Copy word for word the lines from the start of the records through the line that contains "[layer usage]", both included.
________________
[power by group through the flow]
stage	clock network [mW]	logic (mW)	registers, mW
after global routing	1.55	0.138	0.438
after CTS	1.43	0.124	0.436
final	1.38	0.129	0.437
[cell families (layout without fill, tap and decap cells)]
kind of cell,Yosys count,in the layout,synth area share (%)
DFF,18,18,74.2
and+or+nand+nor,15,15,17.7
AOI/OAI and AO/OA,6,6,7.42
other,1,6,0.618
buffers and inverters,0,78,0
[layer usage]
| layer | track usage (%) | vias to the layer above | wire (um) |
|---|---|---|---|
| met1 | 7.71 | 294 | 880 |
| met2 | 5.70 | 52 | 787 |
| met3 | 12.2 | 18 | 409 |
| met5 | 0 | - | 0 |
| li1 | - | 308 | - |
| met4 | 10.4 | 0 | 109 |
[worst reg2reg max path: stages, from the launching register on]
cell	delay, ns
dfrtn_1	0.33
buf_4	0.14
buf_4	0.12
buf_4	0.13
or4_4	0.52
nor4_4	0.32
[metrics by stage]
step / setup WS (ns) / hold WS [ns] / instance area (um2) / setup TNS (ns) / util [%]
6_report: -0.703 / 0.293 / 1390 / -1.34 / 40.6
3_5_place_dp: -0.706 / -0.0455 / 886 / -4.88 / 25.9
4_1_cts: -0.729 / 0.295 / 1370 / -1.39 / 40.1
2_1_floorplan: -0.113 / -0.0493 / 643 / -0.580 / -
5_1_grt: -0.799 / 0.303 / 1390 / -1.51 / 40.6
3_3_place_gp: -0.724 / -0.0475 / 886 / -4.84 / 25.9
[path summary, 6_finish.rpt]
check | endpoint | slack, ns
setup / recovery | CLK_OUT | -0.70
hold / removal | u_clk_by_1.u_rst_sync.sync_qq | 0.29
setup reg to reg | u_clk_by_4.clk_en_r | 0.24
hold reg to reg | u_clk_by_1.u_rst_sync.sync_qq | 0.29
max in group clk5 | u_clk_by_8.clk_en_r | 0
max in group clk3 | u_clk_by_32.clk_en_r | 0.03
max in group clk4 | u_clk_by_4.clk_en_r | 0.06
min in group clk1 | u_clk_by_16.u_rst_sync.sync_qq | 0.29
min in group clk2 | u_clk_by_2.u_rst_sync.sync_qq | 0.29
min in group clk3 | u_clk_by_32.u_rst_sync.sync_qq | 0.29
[config.mk]
export PLATFORM = sky130hd
export DESIGN_NAME = regfile
export DESIGN_NICKNAME = regfile
export VERILOG_FILES = /design/flow/design.v
export SDC_FILE = /design/flow/constraint.sdc
export NUM_CORES = 4
export LEC_CHECK = 1
export CORE_UTILIZATION = 50
[constraint.sdc]
current_design regfile

set clk_period 7.5
set clk_io_pct 0.2

create_clock -name clk0 -period $clk_period [get_ports {clk}]

set non_clock_inputs [all_inputs -no_clocks]
set_input_delay [expr $clk_period * $clk_io_pct] -clock clk0 $non_clock_inputs
set_output_delay [expr $clk_period * $clk_io_pct] -clock clk0 [all_outputs]
[design.v]
module regfile(reset, clk, rs1_addr, rs2_addr, write_addr, write_data, rd_data1, rd_data2, wr_en, check);
    input logic reset, clk;
    input logic [4:0] rs1_addr, rs2_addr, write_addr;
    input logic wr_en;  
    input logic [31:0]write_data;  
    output logic [31:0]rd_data1, rd_data2;
    logic [31:0] regfile[0:31];
    output logic check;
    always_comb begin
        if (regfile[10] == -245) begin
            check = 1;
        end
        else begin
            check = 0;
        end
    end
    assign rd_data1 = (rs1_addr == 0)? 0: regfile[rs1_addr];    
    assign rd_data2 = (rs2_addr == 0)? 0: regfile[rs2_addr];
    always_ff @(posedge clk) begin
        if (wr_en) begin
            regfile[write_addr] <= write_data;
        end
    end
endmodule
[run.sh]
#!/bin/bash
# OpenROAD 26Q1-2900-gdf79404cd8, Yosys 0.63+post, stock flow scripts
make -C /OpenROAD-flow-scripts/flow DESIGN_CONFIG=/design/flow/config.mk WORK_HOME=/design/flow/orfs finish
==> Slide: Implementation Results <==
Run Summary

Outcome
  – Outcome: finished clean

Synthesis
  – Main synth FF type: edfxtp_1
  – Yosys stat cell total: 2411
  – Ys async rst share: 0%
  – Sequential share of the synthesized area: between 60% and 70%
  – Synth Cell Area: 47000 µm²
  – EDFF count, synth: between 1000 and 1500
  – Syn avg cell area: a little under 20 µm²
  – Synth warnings: 1
  – YS chip area: approximately 47000 µm²
  – Flops after synth: 1024
  – Post-Syn Instances: approximately 2400
  – Unique cell types: ~46

Timing
  – Slew @ Worst Pin: 0.946 ns
  – Setup TNS: 0 ns
  – Max_slew headroom: 36.8%
  – Max-slew violation count: 0
  – Fmax: 154 MHz
  – Fin crit period: 6.51 ns
  – Hold Fails Final Rpt: 0
  – Hold slack: roughly 1.6 ns
  – Final setup fails: 0
  – RSZ-0062 raised after global routing: no
  – Fin crit share: roughly 87%

Layout
  – Layout cells sized above 1: between 20% and 30%
  – Area Overhead vs Synth: 14.8%
  – Commonest Layout Cell: edfxtp_1
  – Final Non-Filler Cells: 3934
  – Sequential Area: 30700 µm²
  – Most instantiated logic cells after routing: edfxtp_1 (1024), mux4_2 (425), mux2i_1 (183), buf_4 (138), clkbuf_16 (113)
  – Biggest register: regfile
  – Largest register FFs: 1024
  – Comb area: 15500 µm²
  – Final Cell Area: approximately 54000 µm²
  – # fillers: 6713
  – Regs by FF count: regfile: 1024 flops

Clock network
  – H-tree level count: 3
  – Post-CTS Hold Fix Bufs: 0
  – CTS root buf: clkbuf_16
  – Post-CTS setup buffers: 0
  – Post_cts resized: 0
  – CTS Buf Count: 108
  – CTS Sinks: slightly above 1000
  – Clock tree buffer depth: 3
  – CTS tree: yes
  – Reg clk slew, reported paths: 0.06 ns

Flow run
  – Tool warnings: 27
  – # Max-Cap Violations: 0

Placement
  – PortBufs: 113
  – Dpl hpwl: between 90000 and 100000 µm
  – DP Cell Count: 3731
  – Placed cell areas: approximately 50000 µm²
  – Placer Congestion: 0.904

Worst setup path
  – Crit path top cell by count: clkdlybuf4s50_1
  – Worst Path Max Fanout: 13
  – Slowest stage cell on the critical path: or3b_2
  – Critical Path Max Stage Delay: around 0.85 ns
  – Worst Setup End Kind: output pin
  – CP required: 6.00 ns
  – Critical path cell sequence: clkdlybuf4s50_1 -> or3b_2 -> buf_4 -> o22ai_1 -> a2111oi_0 -> nor3_1 -> clkdlybuf4s50_1
  – Worst setup SP type: input port
  – Critical path type: in2out
  – WP data arrival: about 5 ns

Routing
  – Drt wl/cell: 38.6 µm
  – Iteration-0 DRC count of the detailed router: approximately 1800
  – Post-route ant nets: 0
  – Vias: roughly 27000
  – DRC violations left: 0
  – Vias/cell: ~6.8
  – Post-Route WL: between 150000 and 200000 µm
  – Router iterations before antenna repair: 7

Pwr
  – Tot Pwr: 13.0 mW
  – Peak VDD IR: 202 µV
  – Pwr/cell area: 240 nW/µm²
  – Leakage: between 15 and 20 nW

GRT
  – Largest net degree at the start of global routing: around 83
  – Initial antenna violation count: 10
  – Vias in the first global route: 29970
  – GRT Residual Overflow: 0
  – First-pass GRT wire length: about 210000 µm
  – Global-route usage over all layers: 36.9%

Min path
  – Worst hold start: write_data[23]
  – Hold Path Class: in2reg
  – WHS Endpoint: regfile[0][23]
  – Hold-critical path depth: 2

Floorplanning
  – Pre-Place Util: 50.4%
  – Die X: 309 µm
  – DIE HEIGHT: 309 µm
  – Io pins: 115
  – Core region area: 93300 µm²
  – Cell Rows: 112
  – Die area: 95300 µm²
==> synth_stat cells (32+ instances only) <==
cell	n	area, µm²
o22ai_1	55	344
nor2_1	35	131
a22o_1	62	543
mux4_2	425	9570
buf_2	57	285
clkbuf_1	95	357
nand2_1	65	244
a211oi_1	47	353
nor3_1	32	160
a21oi_1	46	230
mux2i_1	183	1830
edfxtp_1	1024	30700
==> worst max-delay path, delay by kind of cell <==
kind            cells  cell delay [ns]
buf+inv             3             1.71
compound gates      2             0.30
simple gates        2             1.49
==> cell families (layout without fill, tap and decap cells) <==
kind of cell | Yosys count | after routing | synth area share [%]
flops | 1024 | 1024 | 65.4
mux | 632 | 632 | 24.8
compound gates | 331 | 331 | 5.41
buf+inv | 226 | 493 | 2.32
simple gates | 198 | 198 | 2.10
other cells | 0 | 2 | 0
==> where the power goes <==
part / switching [mW] / total, mW / internal [mW]
clock network: 2.21 / 5.38 / 3.18
registers: 0.0295 / 6.40 / 6.37
logic: 0.692 / 1.20 / 0.507
total: 2.93 / 13.0 / 10.1
==> layer usage <==
metal / wire, µm / up-vias / track usage [%]
li1: - / 10854 / -
met1: 42800 / 13384 / 41.5
met2: 68600 / 2162 / 50.5
met3: 31500 / 403 / 32.5
met4: 7860 / 27 / 13.7
met5: 1020 / - / 7.63
==> how the worst max path moves through the flow <==
| stage | start | endpoint | slack [ns] |
|---|---|---|---|
| finish | rs2_addr[3] | rd_data2[2] | 0.99 |
| CTS | rs2_addr[3] | rd_data2[2] | 1.18 |
| global route | rs2_addr[3] | rd_data2[2] | 0.96 |
==> stage by stage <==
step	utilization, %	setup WS [ns]
after floorplan	-	2.89
after global routing	57.9	0.963
final	57.9	0.988
after global placement	54.0	1.16
after detailed placement	54.0	1.18
after CTS	57.9	1.18
==> cell type report <==
cell class	instances	area share, %
clock inverter	73	1.28
multi-input combinational	1161	28.7
sequential	1024	56.9
tap	1254	2.90
timing repair buffer	267	4.67
antenna	2	0.00926
clock buffer	128	5.34
inverter	25	0.178
No activity file was given, so power comes from the tool's default toggle rates.
File: /design/flow/run.sh
#!/bin/bash
# OpenROAD 26Q1-2900-gdf79404cd8, Yosys 0.63+post, stock flow scripts
make -C /OpenROAD-flow-scripts/flow DESIGN_CONFIG=/design/flow/config.mk WORK_HOME=/design/flow/orfs finish
File: /design/flow/config.mk
export PLATFORM = sky130hd
export DESIGN_NAME = decode_register
export DESIGN_NICKNAME = decode_register
export VERILOG_FILES = /design/flow/design.v
export SDC_FILE = /design/flow/constraint.sdc
export NUM_CORES = 4
export LEC_CHECK = 1
export CORE_AREA = 10 10 204 204
export DIE_AREA = 0 0 214 214
File: /design/flow/constraint.sdc
current_design decode_register

set clk_period 1.0
set clk_io_pct 0.2

create_clock -name clk0 -period $clk_period [get_ports {clk}]

set non_clock_inputs [all_inputs -no_clocks]
set_input_delay [expr $clk_period * $clk_io_pct] -clock clk0 $non_clock_inputs
set_output_delay [expr $clk_period * $clk_io_pct] -clock clk0 [all_outputs]
## ./design.v

```verilog
module URNG (u, s0, s1, s2);
input [31:0] s0, s1, s2;  
output reg [31:0] u;     
reg [31:0] b0, b1, b2, s0_temp, s1_temp, s2_temp;
always @ (*)
begin
b0 = ( ( ( s0 << 13 ) ^ s0 ) >> 19 );
s0_temp = ( ( ( s0 & 32'hFFFFFFFE ) << 12 ) ^ b0 );
b1 = (((s1 << 2) ^ s1 ) >> 25 );
s1_temp = ((( s1 & 32'hFFFFFFF8) << 4) ^ b1);
b2 = ((( s2 << 3) ^ s2) >> 11);
s2_temp = ((( s2 & 32'hFFFFFFF0) << 17) ^ b2);
u = s0_temp ^ s1_temp ^ s2_temp;
end
endmodule 
```
==> design/flow/config.mk <==
export PLATFORM = sky130hd
export DESIGN_NAME = fifo
export DESIGN_NICKNAME = fifo
export VERILOG_FILES = /design/flow/design.v
export SDC_FILE = /design/flow/constraint.sdc
export NUM_CORES = 4
export LEC_CHECK = 1
export CORE_UTILIZATION = 40
export SYNTH_HDL_FRONTEND = slang
==> design/flow/constraint.sdc <==
current_design fifo

set clk_period 7.2
set clk_io_pct 0.2

create_clock -name clk0 -period $clk_period [get_ports {clk}]

set non_clock_inputs [all_inputs -no_clocks]
set_input_delay [expr $clk_period * $clk_io_pct] -clock clk0 $non_clock_inputs
set_output_delay [expr $clk_period * $clk_io_pct] -clock clk0 [all_outputs]
==> design/flow/design.v <==
interface fifo_interface(clk,rst);
  input clk,rst;
  logic [7:0]data_in;
  logic w_en,r_en;
  logic [7:0]data_out;
  logic full,empty;
endinterface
________________
TASK RESPONSE:
[power by group through the flow]
stage	clock network [mW]	logic (mW)	registers, mW
after global routing	1.55	0.138	0.438
after CTS	1.43	0.124	0.436
final	1.38	0.129	0.437
[cell families (layout without fill, tap and decap cells)]
kind of cell,Yosys count,in the layout,synth area share (%)
DFF,18,18,74.2
and+or+nand+nor,15,15,17.7
AOI/OAI and AO/OA,6,6,7.42
other,1,6,0.618
buffers and inverters,0,78,0
[layer usage]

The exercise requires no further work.